The Sound of Silence
“This is one of the big problems of my career,” confided Philip Gröning at the 2005 Toronto Film Festival. “Usually, the critics who loved my last film hate my next film.” In that case, Gröning should expect a veritable avalanche of scorn for his next project, since Into Great Silence, his beautiful and contemplative immersion in the daily rhythms of a Carthusian monastery, has proven an unlikely crowd pleaser. Linked to Gröning’s previous work — which ranges from the black-and-white autism drama Summer (1988) to the “political grotesque” The Terrorists (1992) and the lovers-on-the-run tale L’Amour, l’argent, l’amour (2000) — only by his committed eclecticism, the almost three-hour, nearly wordless (though certainly not soundless) meditation on time, light and shadow has met with a warm international reception from critics and audiences alike since its debut on the festival circuit. Affable and casually eloquent, Gröning offered his thoughts on the cloistered community it took him more than a decade to gain access to, and his discovery that, with an adjustment of one’s own rhythm, a decade can leave hardly a trace.
L.A. WEEKLY: It took you considerable persistence over several years to gain access to the Grande Chartreuse. What drew you to this subject? Was it a personal religious motivation, or were you attracted to the aesthetic possibilities of isolation and stillness?
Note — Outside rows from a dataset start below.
## topmodule
module topmodule (
    input clk,
    input en,reset,
    output [31:0] imem_addr,
    input  [31:0] imem_rdata,
    output [31:0] dmem_addr,
    output [31:0] dmem_wdata,
    output dmem_we,
    input  [31:0] dmem_rdata,
    output halted
);
export LEC_CHECK = 0
export CAP_MARGIN = 20
export CORE_MARGIN = 2
export CORE_UTILIZATION = 57
export PLACE_DENSITY = 0.6
export SLEW_MARGIN = 20
create_clock -name core_clock -period 5.43 [get_ports {clk}]
run.sh (not shown) runs the stock make flow with config.mk's settings and CLKGATE_MAP_FILE=.
The first run finished clean.
==> next run, changes <==
--- a/flow/config.mk
+++ b/flow/config.mk
@@ -9,4 +9,4 @@
 export CORE_MARGIN = 2
-export CORE_UTILIZATION = 57
-export PLACE_DENSITY = 0.6
+export CORE_UTILIZATION = 72
+export PLACE_DENSITY = 0.66
 export SLEW_MARGIN = 20
==> flow/constraint.sdc (replaced) <==
create_clock -name core_clock -period 4.54 [get_ports {clk}]
set_input_delay 0.9080 -clock core_clock [delete_from_list [all_inputs] [get_ports {clk}]]
set_output_delay 0.9080 -clock core_clock [all_outputs]
set_load 0.01 [all_outputs]
This time the run never finished: it broke off in global routing (5_1_grt) on ODB-0269.
Synthesized cell count does not change.
Area after synthesis does not change.
Die area goes down by about a fifth.
==> next run, changes <==
--- a/flow/config.mk
+++ b/flow/config.mk
@@ -7,6 +7,10 @@
 export LEC_CHECK = 0
+export ABC_AREA = 1
 export CAP_MARGIN = 20
+export CORE_ASPECT_RATIO = 0.5
 export CORE_MARGIN = 2
 export CORE_UTILIZATION = 72
-export PLACE_DENSITY = 0.66
+export CTS_CLUSTER_DIAMETER = 376
+export CTS_CLUSTER_SIZE = 92
+export PLACE_DENSITY = 0.37
 export SLEW_MARGIN = 20
==> flow/constraint.sdc (replaced) <==
create_clock -name core_clock -period 2.59 [get_ports {clk}]
set_input_delay 0.5180 -clock core_clock [delete_from_list [all_inputs] [get_ports {clk}]]
set_output_delay 0.5180 -clock core_clock [all_outputs]
set_load 0.01 [all_outputs]
=> The new run aborted during global routing (5_1_grt); die size rose by a few percent; synthesized area rose by a few percent; synthesized cell count rose by a quarter to a third.
==> next run, changes <==
--- a/flow/config.mk
+++ b/flow/config.mk
@@ -13,4 +13,4 @@
 export CTS_CLUSTER_DIAMETER = 376
-export CTS_CLUSTER_SIZE = 92
-export PLACE_DENSITY = 0.37
+export CTS_CLUSTER_SIZE = 94
+export PLACE_DENSITY = 0.4
 export SLEW_MARGIN = 20
After rerunning: The new run stopped in global routing (5_1_grt). Die area stays the same. Synthesized cell count is unchanged. Synthesized area does not change.
==> next run, changes <==
==> flow/config.mk (replaced) <==
export PLATFORM = sky130hd
export DESIGN_NAME = topmodule
export DESIGN_NICKNAME = topmodule
export VERILOG_FILES = /design/flow/design.v
export SDC_FILE = /design/flow/constraint.sdc
export NUM_CORES = 4
export LEC_CHECK = 0
export CAP_MARGIN = 20
export CORE_MARGIN = 2
export CORE_UTILIZATION = 68
export CTS_CLUSTER_SIZE = 50
export HOLD_SLACK_MARGIN = -0.09
export SLEW_MARGIN = 20
export TNS_END_PERCENT = 5
==> flow/constraint.sdc (replaced) <==
create_clock -name core_clock -period 4.72 [get_ports {clk}]
set_input_delay 0.9440 -clock core_clock [delete_from_list [all_inputs] [get_ports {clk}]]
set_output_delay 0.9440 -clock core_clock [all_outputs]
set_load 0.01 [all_outputs]
=> The new run completed, yet does not pass: setup timing; die size increases by 2.9%; synthesized cell count shrinks by 20%; synthesized area shrinks by 2.6%.
==> next run, changes <==
==> flow/config.mk (replaced) <==
export PLATFORM = sky130hd
export DESIGN_NAME = topmodule
export DESIGN_NICKNAME = topmodule
export VERILOG_FILES = /design/flow/design.v
export SDC_FILE = /design/flow/constraint.sdc
export NUM_CORES = 4
export LEC_CHECK = 0
export CAP_MARGIN = 35
export CORE_ASPECT_RATIO = 0.77
export CORE_MARGIN = 2
export CORE_UTILIZATION = 64
export CTS_CLUSTER_SIZE = 59
export SETUP_SLACK_MARGIN = 1.33
export SLEW_MARGIN = 20
==> flow/constraint.sdc (replaced) <==
create_clock -name core_clock -period 5.5 [get_ports {clk}]
set_input_delay 1.1000 -clock core_clock [delete_from_list [all_inputs] [get_ports {clk}]]
set_output_delay 1.1000 -clock core_clock [all_outputs]
set_load 0.01 [all_outputs]
Effect: The changed run finished with timing, DRC and antenna clean; via count falls by 3.8%; routed wire length falls by about 0.7%; setup slack improved by 860 ps; final area rises by about 0.8%; utilization falls by 4.2 points.

========
Starting RTL as in the previous note.
Settings: LEC_CHECK=0, CAP_MARGIN=20, CORE_MARGIN=2, CORE_UTILIZATION=57, SETUP_SLACK_MARGIN=1.04, SLEW_MARGIN=20; clock period 3.83 ns.
The first run completed and failed the layout checks on setup timing.
Change:
--- a/flow/config.mk
+++ b/flow/config.mk
@@ -7,6 +7,8 @@
 export LEC_CHECK = 0
-export CAP_MARGIN = 20
+export CAP_MARGIN = 5
 export CORE_MARGIN = 2
-export CORE_UTILIZATION = 57
-export SETUP_SLACK_MARGIN = 1.04
+export CORE_UTILIZATION = 68
+export CTS_CLUSTER_SIZE = 43
+export MAX_ROUTING_LAYER = met4
+export PLACE_DENSITY = 0.6
 export SLEW_MARGIN = 20
==> flow/constraint.sdc (replaced) <==
create_clock -name core_clock -period 4.5 [get_ports {clk}]
set_input_delay 0.9000 -clock core_clock [delete_from_list [all_inputs] [get_ports {clk}]]
set_output_delay 0.9000 -clock core_clock [all_outputs]
set_load 0.01 [all_outputs]
The changed run produced a layout that fails on setup timing.
Synthesized area does not change.
Clock skew is higher by 14 ps.
Die size falls by about a fifth.
Change:
==> flow/config.mk (replaced) <==
export PLATFORM = sky130hd
export DESIGN_NAME = topmodule
export DESIGN_NICKNAME = topmodule
export VERILOG_FILES = /design/flow/design.v
export SDC_FILE = /design/flow/constraint.sdc
export NUM_CORES = 4
export LEC_CHECK = 0
export CAP_MARGIN = 20
export CORE_MARGIN = 2
export CORE_UTILIZATION = 58
export SLEW_MARGIN = 20
==> flow/constraint.sdc (replaced) <==
create_clock -name core_clock -period 2.94 [get_ports {clk}]
set_input_delay 0.5880 -clock core_clock [delete_from_list [all_inputs] [get_ports {clk}]]
set_output_delay 0.5880 -clock core_clock [all_outputs]
set_load 0.01 [all_outputs]
After rerunning: The changed run finished with setup timing left; combinational power grows by 81%; fmax shrinks by 1.1%; clock-buffer cell count grows by 6; setup slack gets worse by 1600 ps; hold slack gets worse by 170 ps; synthesized cell count stays the same; core utilization shrinks by 3.7 points; clock skew grows by 4.7 ps.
PHILIP GRÖNING: It was both. When I first had the idea, I was 25 and I was just becoming a filmmaker — I was plunged into this world that is very external and frenzied. I wanted an experience that would bring me back to myself, in a way. I had grown up Catholic and I had a feeling that there was something unresolved in my relationship with the religion. I wanted to reconnect with it in a very pure form. And as a filmmaker, I was interested in how silence and time could merge form and content.
You obviously had far more freedom of movement around the monastery than the monks, but you must still have had to greatly adjust your own daily rhythms to theirs.
I tried to respect as many of their strictures as I could while I was there, though I had to spend a lot of time just preparing to shoot since I was there without a crew. The monks all have keys to their own cells as well as to the entry door, so all of them could leave whenever they wanted and come back whenever they wanted. But since they didn’t, I didn’t either. I was not obliged to go to the prayers, but I did most of the time. I really had to live within the same rhythm as they did, or else I wouldn’t have understood what they were doing.
There is so much isolation in the lives of these monks, and yet there’s a palpable sense of community among them.
Yes, even though they hardly speak to each other. I think it’s the fact of knowing that everybody is doing the same thing at the same time for the same reason. When you meet other monks in the cloister, there’s always a small interchange of regards, a bit of a smile. That kind of recognition creates a very strong tie — a huge bond between people. Because everybody is doing the same things and everything is so ritualized, the small differences which people have in the way in which they hug somebody, or the way in which they cross themselves, become immediately noticeable. Maybe in this extreme, ritualized form, one might get a much clearer vision of how individual people truly are.
Is that why you chose to intersperse the frontal portraits of the monks throughout the film?
The portraits were there right from the beginning of the shoot. I felt so awkward with the camera; there was such a distance between me and everything in there. My liberty of movement made me feel like an extraterrestrial. Then I thought that the only way to resolve that was to have them sit for these portraits, because it’s no longer this sort of voyeuristic situation: it’s camera and monk, both against each other, and it’s a way for them to get to know each other.
This is important for the viewer as well, I think. People will naturally come to this film with a voyeuristic attitude, and so I thought that the only way to break that was to have the monks stare the curiosity of the viewer down. They are better at looking at the camera than people are at looking at them. I thought it was a way of replying to the voyeur in myself and in the viewer as well, giving the monks the chance to look back.
Time works on a number of different levels in the film. On the one hand, you take us through a year in the life of the monastery, but that cyclical structure is complemented by a sense of repetition: the same prayers, the same chores, the same biblical maxims printed on the screen. And there’s the way in which the monks’ “archaic” life is seamlessly integrated with modern elements both inside the monastery and out: computers, planes flying overhead, tourist groups.
This is something I very much wanted to convey. There’s this level of eternity which is specific to the monks’ time, where people have served identically for the last 980 years, in the same church, with the same chant every night — a level where the history of the order is so much larger than the history of the individual. Then, of course, there’s the level of time just rushing by, of people living and dying in there. This is why I used the Super 8 sequences throughout, to give this sense of the fragility of time. And then there’s this feeling of absolute, eternal present, where every moment we have is just that moment.
In a way, that’s the most important level of all. This is why I moved away from language, because language is completely based on a narrative conception of time: You have to remember the beginning of the phrase to get to the end of the phrase. It’s always cutting you off from that pure present. I hope that as a viewer you’re already so far away from questions of narration and characterization that you can actually look at what you see, just those moments before you, and you can take that experience with you. I think that’s the highest thing that the film could do, to bring you to your own present.